No matter how bad I felt, I stayed and persevered.

Now that I am home for the summer, I have been reminiscing on the past two semesters of school. At the beginning of the school year, I had a much different idea of how it would go. It was going to be "my year," but somehow while the year was going on, I felt that I had been completely wrong. It's easy to come to quick conclusions when life doesn't exactly go your way. Conclusions like "this year has been the worst year ever" and "I can never get a break" were often popping up in my head. My grades weren't where I wanted them, and I was surprised by a lot of occurrences that I never expected to happen (imagine a wild ride). I found out who my true friends are and who I could rely on, and luckily, my circle only grew. Being extremely extroverted, it was hard for me to get out and just do something. Being in this "rut" took a toll on me. I had to make those hard decisions about doing what was best for me in the long run instead of doing something just for the moment. Trust me when I say, this was NOT easy at all.
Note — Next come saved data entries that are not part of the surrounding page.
==> src/rtl/lw_sram_pkg.sv <==
package lw_sram_pkg;

    localparam int BURST_BITS = 2;

    typedef logic [BURST_BITS-1:0] beat_t;

    typedef enum logic [1:0] {
        OP_IDLE  = 2'd0,
        OP_READ  = 2'd1,
        OP_WRITE = 2'd2
    } op_e;

    // Decoded view of the command inputs at one edge
    typedef struct packed {
        logic take;   // edge is enabled and the block is awake
        logic load;   // new command (adv_ld low)
        logic hit;    // all chip enables active
        logic write;  // we_n low
    } cmd_t;

    // Low address bits of beat n in a burst that started at offset start
    function automatic beat_t seq_offset(input beat_t start, input beat_t n,
                                         input logic interleave);
        return interleave ? (start ^ n) : beat_t'(start + n);
    endfunction

endpackage

==> src/rtl/lw_sram_burst.sv <==
module lw_sram_burst
    import lw_sram_pkg::*;
#(
    parameter int ADDR_W = 6
) (
    input  logic [ADDR_W-1:0] base,
    input  beat_t             beat,
    input  logic              interleave,
    output logic [ADDR_W-1:0] cur_addr
);
    localparam int HI_W = ADDR_W - BURST_BITS;

    logic [HI_W-1:0] hi_part;
    beat_t           lo_start;

    assign hi_part  = base[ADDR_W-1:BURST_BITS];
    assign lo_start = base[BURST_BITS-1:0];
    assign cur_addr = {hi_part, seq_offset(lo_start, beat, interleave)};

endmodule

==> src/rtl/lw_sram_ctrl.sv <==
module lw_sram_ctrl
    import lw_sram_pkg::*;
#(
    parameter int ADDR_W = 6,
    parameter int LANES  = 4
) (
    input  logic              clk,
    input  logic              rst,
    input  logic              dozing,
    input  cmd_t              cmd,
    input  logic [LANES-1:0]  bw_n,
    input  logic [ADDR_W-1:0] addr,
    input  logic              burst_mode,
    output op_e               op,
    output logic [ADDR_W-1:0] base,
    output beat_t             beat,
    output logic              interleave,
    output logic [LANES-1:0]  lane_mask
);
    op_e               op_q;
    logic [ADDR_W-1:0] base_q;
    beat_t             beat_q;
    logic              mode_q;
    logic [LANES-1:0]  mask_q;

    always_ff @(posedge clk) begin
        if (rst || dozing) begin
            op_q   <= OP_IDLE;
            beat_q <= '0;
        end else if (cmd.take) begin
            if (cmd.load) begin
                if (cmd.hit) begin
                    op_q   <= cmd.write ? OP_WRITE : OP_READ;
                    base_q <= addr;
                    beat_q <= '0;
                    mode_q <= burst_mode;
                    mask_q <= ~bw_n;
                end else begin
                    op_q <= OP_IDLE;
                end
            end else if (op_q != OP_IDLE) begin
                beat_q <= beat_q + beat_t'(1);
                mask_q <= ~bw_n;
            end
        end
    end

    assign op         = op_q;
    assign base       = base_q;
    assign beat       = beat_q;
    assign interleave = mode_q;
    assign lane_mask  = mask_q;

endmodule

==> src/rtl/lw_sram_array.sv <==
module lw_sram_array #(
    parameter int ADDR_W = 6,
    parameter int LANES  = 4,
    parameter int LANE_W = 9
) (
    input  logic                    clk,
    input  logic                    wr_en,
    input  logic [ADDR_W-1:0]       wr_addr,
    input  logic [LANES-1:0]        wr_mask,
    input  logic [LANES*LANE_W-1:0] wr_data,
    input  logic [ADDR_W-1:0]       rd_addr,
    output logic [LANES*LANE_W-1:0] rd_data
);
    localparam int DEPTH = 1 << ADDR_W;

    for (genvar g = 0; g < LANES; g++) begin : g_lane
        logic [LANE_W-1:0] mem [DEPTH];

        always_ff @(posedge clk) begin
            if (wr_en && wr_mask[g])
                mem[wr_addr] <= wr_data[g*LANE_W +: LANE_W];
        end

        assign rd_data[g*LANE_W +: LANE_W] = mem[rd_addr];
    end

endmodule

==> src/rtl/lw_sram.sv <==
module lw_sram
    import lw_sram_pkg::*;
#(
    parameter int ADDR_W = 6,
    parameter int LANES  = 4,
    parameter int LANE_W = 9
) (
    input  logic                    clk,
    input  logic                    rst,
    input  logic                    clk_en_n,
    input  logic                    ce1_n,
    input  logic                    ce2,
    input  logic                    ce3_n,
    input  logic                    adv_ld,
    input  logic                    we_n,
    input  logic [LANES-1:0]        bw_n,
    input  logic [ADDR_W-1:0]       addr,
    input  logic                    burst_mode,
    input  logic                    oe_n,
    input  logic                    sleep,
    input  logic [LANES*LANE_W-1:0] dq_in,
    output logic [LANES*LANE_W-1:0] dq_out,
    output logic                    dq_oe
);
    localparam int ZZ_STAGES = 2;

    logic [ZZ_STAGES-1:0] zz_q;
    logic                 dozing;
    logic                 chip_sel;
    cmd_t                 cmd;
    op_e                  cur_op;
    logic [ADDR_W-1:0]    base;
    beat_t                beat;
    logic                 interleave;
    logic [LANES-1:0]     lane_mask;
    logic [ADDR_W-1:0]    acc_addr;
    logic                 wr_en;

    // Sleep request passes two flops before it takes effect
    always_ff @(posedge clk) begin
        if (rst) zz_q <= '0;
        else     zz_q <= {zz_q[ZZ_STAGES-2:0], sleep};
    end
    assign dozing = zz_q[ZZ_STAGES-1];

    assign chip_sel  = !ce1_n && ce2 && !ce3_n;
    assign cmd.take  = !clk_en_n && !dozing;
    assign cmd.load  = !adv_ld;
    assign cmd.hit   = chip_sel;
    assign cmd.write = !we_n;

    lw_sram_ctrl #(.ADDR_W(ADDR_W), .LANES(LANES)) u_ctrl (
        .clk        (clk),
        .rst        (rst),
        .dozing     (dozing),
        .cmd        (cmd),
        .bw_n       (bw_n),
        .addr       (addr),
        .burst_mode (burst_mode),
        .op         (cur_op),
        .base       (base),
        .beat       (beat),
        .interleave (interleave),
        .lane_mask  (lane_mask)
    );

    lw_sram_burst #(.ADDR_W(ADDR_W)) u_burst (
        .base       (base),
        .beat       (beat),
        .interleave (interleave),
        .cur_addr   (acc_addr)
    );

    // Late write: data for the registered write is taken at the next enabled edge
    assign wr_en = cmd.take && (cur_op == OP_WRITE);

    lw_sram_array #(.ADDR_W(ADDR_W), .LANES(LANES), .LANE_W(LANE_W)) u_array (
        .clk     (clk),
        .wr_en   (wr_en),
        .wr_addr (acc_addr),
        .wr_mask (lane_mask),
        .wr_data (dq_in),
        .rd_addr (acc_addr),
        .rd_data (dq_out)
    );

    assign dq_oe = (cur_op == OP_READ) && !oe_n && !dozing;

endmodule

==> config.mk <==
export PLATFORM = sky130hd
export DESIGN_NAME = lw_sram
export DESIGN_NICKNAME = d
export VERILOG_FILES = /design/src/rtl/lw_sram_pkg.sv /design/src/rtl/lw_sram_burst.sv /design/src/rtl/lw_sram_ctrl.sv /design/src/rtl/lw_sram_array.sv /design/src/rtl/lw_sram.sv
export SDC_FILE = /design/constraint.sdc
export NUM_CORES = 2
export LEC_CHECK = 0
export BUFFER_PORTS_ARGS = -buffer_cell sky130_fd_sc_hd__buf_2
export CAP_MARGIN = 20
export CORE_MARGIN = 1.5
export CORE_UTILIZATION = 50
export DETAILED_ROUTE_END_ITERATION = 10
export GPL_TIMING_DRIVEN = 0
export PLACE_DENSITY = 0.65
export RECOVER_POWER = 50
export SYNTH_ARGS = -nofsm -noshare
export SYNTH_HDL_FRONTEND = slang
export SYNTH_HIERARCHICAL = 1
export SYNTH_SLANG_ARGS = --single-unit
==> constraint.sdc <==
create_clock -name clk -period 4.6 [get_ports clk]
set_clock_uncertainty 0.15 [all_clocks]
set_input_delay 0.46 -clock clk [delete_from_list [all_inputs] [get_ports clk]]
set_output_delay 0.46 -clock clk [all_outputs]
set_load 0.1 [all_outputs]
==> Yosys cells after proc, flatten, opt, wreduce, memory -nomap -nowiden <==
Memory sizes are Yosys's and may differ from the RTL's.
Index checks and enable logic that the tools add are counted.
{ "word_totals": {"register_bits": 17, "ram_bits": 2304, "in_bits": 57, "n_memories": 4} }
{ "op_classes": {"addsub": 2, "eq_ne": 3, "mux": 17, "bitwise_logic": 4, "reduce_logical": 22} }
{ "memory_table": {"columns": ["memory", "depth", "word_bits", "read_ports", "rd_clocked_by_memory_dff", "wr", "line", "source"], "rows": [
  ["u_array.g_lane[0].mem", 64, 9, 1, 0, 1, "lw_sram_array.sv:17", "logic [LANE_W-1:0] mem [DEPTH];"],
  ["u_array.g_lane[1].mem", 64, 9, 1, 0, 1, "lw_sram_array.sv:17", null],
  ["u_array.g_lane[2].mem", 64, 9, 1, 0, 1, "lw_sram_array.sv:17", null],
  ["u_array.g_lane[3].mem", 64, 9, 1, 0, 1, "lw_sram_array.sv:17", null]
]} }
{ "ops": {"columns": ["cell", "count"], "rows": [
  ["2-to-1 mux 2 bit", 6],
  ["2-to-1 mux 4 bit", 3],
  ["logical AND 1 bit", 10],
  ["2-to-1 mux 1 bit", 8],
  ["AND reduction 4 bit", 2],
  ["logical NOT 1 bit", 5],
  ["inverter 4 bit", 1],
  ["nonzero test 2 bit", 2],
  ["AND reduction 3 bit", 1],
  ["adder 2 x 1 -> 2 bit (second input constant)", 1],
  ["adder 2 bit", 1],
  ["== test 2 x 1 -> 1 bit (second input constant)", 1],
  ["== test 2 bit (second input constant)", 1],
  ["!= test 2 x 1 -> 1 bit (second input constant)", 1],
  ["inverter 1 bit", 2],
  ["AND reduction 2 bit", 1],
  ["bitwise XOR 2 bit", 1],
  ["logical OR 1 bit", 1]
]} }

==> Depth between registers and ports, before layout <==
{ "logic_depth": {"ltp_word": 6, "mapped_depth": 12} }

==> Cells and area by module <==
The synthesis kept the hierarchy.
{ "modules_own_cells": {"columns": ["mod", "instances", "cells_per_inst", "area_each_um2", "seq_area_each_um2"], "rows": [
  ["lw_sram_array", 1, 4030, 88312.2, 69186.4],
  ["lw_sram_ctrl", 1, 45, 571.8, 410.4],
  ["lw_sram", 1, 10, 101.3, 40.0],
  ["lw_sram_burst", 1, 9, 70.1, 0.0]
]} }

==> Worst setup path before layout <==
OpenSTA, ideal clock, no wires.
{ "synth_path": {"kind": "reg2out", "from": "register u_ctrl.base_q[0] (netlist: u_ctrl/base[0])", "to": "output dq_out[11]", "t_arrival_ps": 4165, "t_required_ps": 3990, "slack_ps": -175, "stages_incl_launch_ff": 12, "cell_sequence": "edfxtp_1 -> ha_1 -> nor2b_1 -> xnor2_1 -> buf_2 -> buf_2 -> buf_2 -> buf_4 -> buf_2 -> mux4_2 -> o22ai_1 -> nor3_1"} }
{ "synth_between": {"elab_chain_len": 3} }
{ "synth_rtl": {"columns": ["item", "line", "source"], "rows": [
  ["start, declared", "lw_sram_ctrl.sv:21", "logic [ADDR_W-1:0] base_q;"],
  ["start signal, assigned", "lw_sram_ctrl.sv:34", "base_q <= addr;"],
  ["adder 2 bit", "lw_sram_pkg.sv:24", "return interleave ? (start ^ n) : beat_t'(start + n);"],
  ["2-to-1 mux 2 bit", "lw_sram_pkg.sv:24", null],
  ["net acc_addr[1]", "lw_sram.sv:36", "logic [ADDR_W-1:0] acc_addr;"],
  ["memory (64 x 9 bit)", null, null],
  ["end, declared", "lw_sram.sv:22", "output logic [LANES*LANE_W-1:0] dq_out,"]
]} }
The timed path passes the listed nets, and every way through them passes these cells.

==> Final worst setup path <==
{ "layout_path": {"from": "register u_ctrl.base_q[3] (netlist: u_ctrl/base[3])", "to": "output dq_out[15]"} }
{ "layout_between": {"elab_chain_len": 1} }
{ "layout_rtl": {"columns": ["item"], "rows": [
  ["memory (64 x 9 bit)"]
]} }
No other way between the ends.

==> impl_summary.txt <==
----------------------------------------------------
[Run status]
  Result of the run ... finished with violations
  Violated checks ... capacitance limit, slew limit, setup timing

[Detailed routing]
  Via count normalized by instance count ... 6.85
  First drt pass iteration count ... 10
  Average routed wire per standard cell ... 41.0 µm
  Number of vias after detailed routing ... 49100
  DRC violations left ... 0
  Number of routed nets with antenna violations ... 0
  Routed WL ... 294000 µm
  DRT iter0 DRCs ... 8517

[Timing]
  Part of the cycle the worst path needs ... 103%
  Fin crit period ... 4.72 ns
  Pins Over Slew Limit ... 1964
  Worst hold margin ... 0.0997 ns
  Max frequency ... 212 MHz
  Slew at the pin closest to its max-slew limit ... 3.79 ns
  RSZ-0062 raised after global routing ... yes
  Fin. Hold Viols ... 0
  Final setup slack of the worst path ... -0.123 ns
  Worst slew margin ... -152%
  Number of failing setup endpoints in the final timing report ... 20

[Floorplan]
  Overall die width ... 425 µm
  Placeable core region ... 176000 µm²
  Cell Rows ... 154
  Effective utilization at floorplan ... 50.5%
  Ports placed on the boundary ... 94
  Die height ... 425 µm
  Die outline area ... 181000 µm²

[Clocking]
  Clock-pin transition on the worst setup and hold timing paths ... 0.06 ns
  H-tree level count ... 4
  Count of clock tree sinks ... 2321
  Buffer cell driving the clock tree root ... clkbuf_16
  Max clock buf depth ... 3
  Clock latency at the later pin of the worst-skew pair ... 0.88 ns
  Clock tree from TritonCTS ... yes
  CTS buffer count ... 221

[Yosys]
  Share of synthesized registers carrying an async set or reset ... 0%
  Sequential-to-total area share from yosys stat ... 78.2%
  Count of flip-flops with a built-in enable after synthesis ... 2315
  Post-synthesis instance area ... 89100 µm²
  Unique masters post-synth ... 52
  Number of nets produced by synthesis ... 4152
  Top FF cell, synth ... edfxtp_1
  Gate count after technology mapping ... 4094
  Number of storage elements in the synthesis netlist ... 2321
  Avg Cell Area, Syn ... 21.8 µm²
  Total of warnings raised by yosys ... 6

[Placed design]
  Gpl congestion ... 1.03
  Detail Placement HPWL ... 198000 µm
  Pre-CTS setup slack ... -1.28 ns
  Count of buffers inserted at the top-level ports ... 93

[Final layout]
  Synthesis-to-finish area growth ... 18.5%
  Final-stage net count ... 4695
  Share of the core filled with cells in the final layout ... 59.8%
  Fraction of layout instances using a drive strength above 1 ... 30.7%
  Most frequent standard cell in the layout excluding fill and tap cells ... edfxtp_1
  Top library cells by usage in the layout, fill and taps aside ... edfxtp_1 (2315), mux4_2 (564), nor2_1 (285)

[Global routing]
  Maximum number of pins on one net before global-route repair ... 65
  Global-route wire length before repair ... 391000 µm
  GR Overflow Total ... 0
  Initial antenna violation count ... 16
  Number of global-route vias before repair ... 45900
  GRT Overall Usage ... 32.6%

[Power and ir drop]
  Overall power of the completed layout ... 0.0420 W
  Static power due to leakage ... 32.9 nW
  Largest vdd supply drop ... 451 µV
  P per Cell Area ... 398 nW/µm²

[Worst setup path]
  Arr. time, crit path ... 4.11 ns
  Source of the worst register-to-register timing path ... u_ctrl/base[0]
  Cell type of the slowest stage on the worst timing path ... clkbuf_1
  Kind of critical path ... register to output port
  Critical path required time ... 3.99 ns
  Type of destination of the critical path ... output port
  Critical-path cell list ... buf_4 -> and2_1 -> clkbuf_1 -> a221oi_1 -> o21ai_1 -> nand2_1 -> nor2_4 -> buf_8
  Launching element of the worst setup path ... u_ctrl/base[3]
  Type of origin of the critical path ... register
  Biggest cell delay along the critical path ... 1.06 ns
  Largest fanout of any net on the critical path ... 10

[Min path]
  Worst min-delay path startpoint ... ce3_n
  Type of the worst min-delay path ... primary input to register

[Run]
  Max-cap violations ... 43

----------------------------------------------------
-- routing by layer --
metal  track usage (%)  up-vias  part of all wire [%]
met3              13.2      726                    16
li1                  -    18300                     -
met5              1.38        -                  0.17
met1              43.8    26000                    35
met2              46.4     4079                    43
met4              15.8       14                   6.2
-- state kept, by name, summed over array words and instances (netlist names) --
name                count
u_ctrl/interleave       1
u_ctrl/base             6
u_array/g_lane.mem   2304
u_ctrl/op               2
u_ctrl/lane_mask        4
u_ctrl/beat             2
zz_q                    2
-- layout make-up --
class,instances,area (µm²)
antenna,13,32.5
fill,12500,71000
clock buffer,284,5890
sequential,2321,69600
timing repair buffer,327,3280
inverter,8,30.0
clock inverter,123,1120
buffer,235,2610
multi-input combinational,1523,20000
tap,2340,2930
-- critical path, delay by kind of cell (launching register included) --
kind	cells	cell delay, ns
compound gates	2	0.53
simple gates	3	0.80
flops	1	0.32
buf+inv	3	1.56
-- power breakdown --
| group | switching [W] | internal [W] | total [W] | leakage, nW |
|---|---|---|---|---|
| Sequential | 0.00000136 | 0.0233 | 0.0233 | 20.8 |
| Clock | 0.00782 | 0.0100 | 0.0178 | 3.41 |
| Combinational | 0.000659 | 0.000216 | 0.000875 | 8.64 |
| Total | 0.00848 | 0.0335 | 0.0420 | 32.9 |
-- cells by family (layout without fill, tap and decap cells) --
group           after synthesis  count (layout)  share of synthesized area, %
flops                      2321            2321                          78.2
mux                         673             673                          15.5
compound gates              312             312                          2.34
simple gates                534             535                          2.59
other cells                   0              13                             0
xor+xnor                      2               2                        0.0197
buf+inv                     251             977                          1.32
fa+ha+maj                     1               1                        0.0140
-- stage by stage --
stage	area [µm²]	std cells	TNS [ns]
6_report	106000	7174	-0.628
5_1_grt	105000	7162	-0.299
4_1_cts	105000	7090	-0.345
3_5_place_dp	93800	6610	-30.09
3_3_place_gp	92500	6527	-71.86
2_1_floorplan	89100	4094	0
-- synthesized netlist by cell type (21+ instances only) --
cell	count	share of area, %
mux4_2	564	14
nor3_1	22	0.12
buf_2	70	0.39
a221oi_1	21	0.21
o22ai_1	155	1.1
mux2_2	25	0.32
edfxtp_1	2315	78
nor2_1	299	1.3
o21ai_0	27	0.15
a21oi_1	37	0.21
clkbuf_1	120	0.51
buf_4	34	0.29
nand2_1	123	0.52
nor4_1	25	0.18
mux2i_1	84	0.94
-- path summary, 6_finish.rpt --
path / to / slack (ns) / cells after the start
hold reg to reg: zz_q[1] / 0.30 / 1
setup / recovery: dq_out[15] / -0.12 / 8
setup reg to reg: u_array/g_lane[1].mem[2][7] / 0 / 10
hold / removal: u_ctrl/lane_mask[3] / 0.1 / 4
-- timing repair --
action                                 in CTS  in global routing
endpoints found under the hold margin     248                281
pin swaps                                  35                 25
setup endpoints to repair                  36                 61
hold buffers                               35                 14
cloned                                      5                  1
resized for setup                         720                122
buffers inserted                           41                 19
No activity file was read; power rests on OpenSTA's default activity.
Through all the tears and change all around me, I decided to proceed to the finish line because I am NOT a quitter.

I decided that it was time for me to allow myself to fully, undeniably be me. I wanted to start doing the little things I enjoy again like working out, taking pictures, and simply just going out to do anything. I started forcing myself to take any opportunity that came my way, and it helped. One of the things that brought me so much joy was kickboxing – talk about therapeutic, people! Kickboxing at least three times a week helped my mood shift so much, and it was a start to seeing me again. I am so blessed with friends who would come over at, literally, any time of the day. Spending time with them helped me more than they could ever know. We did anything from just hanging out in my living room to splurging on a fun dinner. Through everything that I was doing daily, I was learning how to rely on myself. Looking back now, I have never really had to know what it felt like to rely mainly on myself. I did get so much help from my family and friends, but what good could their help do if I didn't want to help myself first?

Even though I felt like this was one of the worst years of my life, it taught me so much more than I ever expected. Looking back now, I grew so, so much. I learned how to smile when times get tough. I learned that it really is okay to not be okay sometimes, and it will be okay eventually. I learned that it's okay to ask for help because we weren't made to do life alone. Most importantly, I learned how to trust myself. My hope for anyone reading this, you will learn from my experience that the worst seasons get better. I am in such a good place right now because I never gave up, and I will continue to never give up. In a short amount of time, I am seeing how far I have come and how much I grew.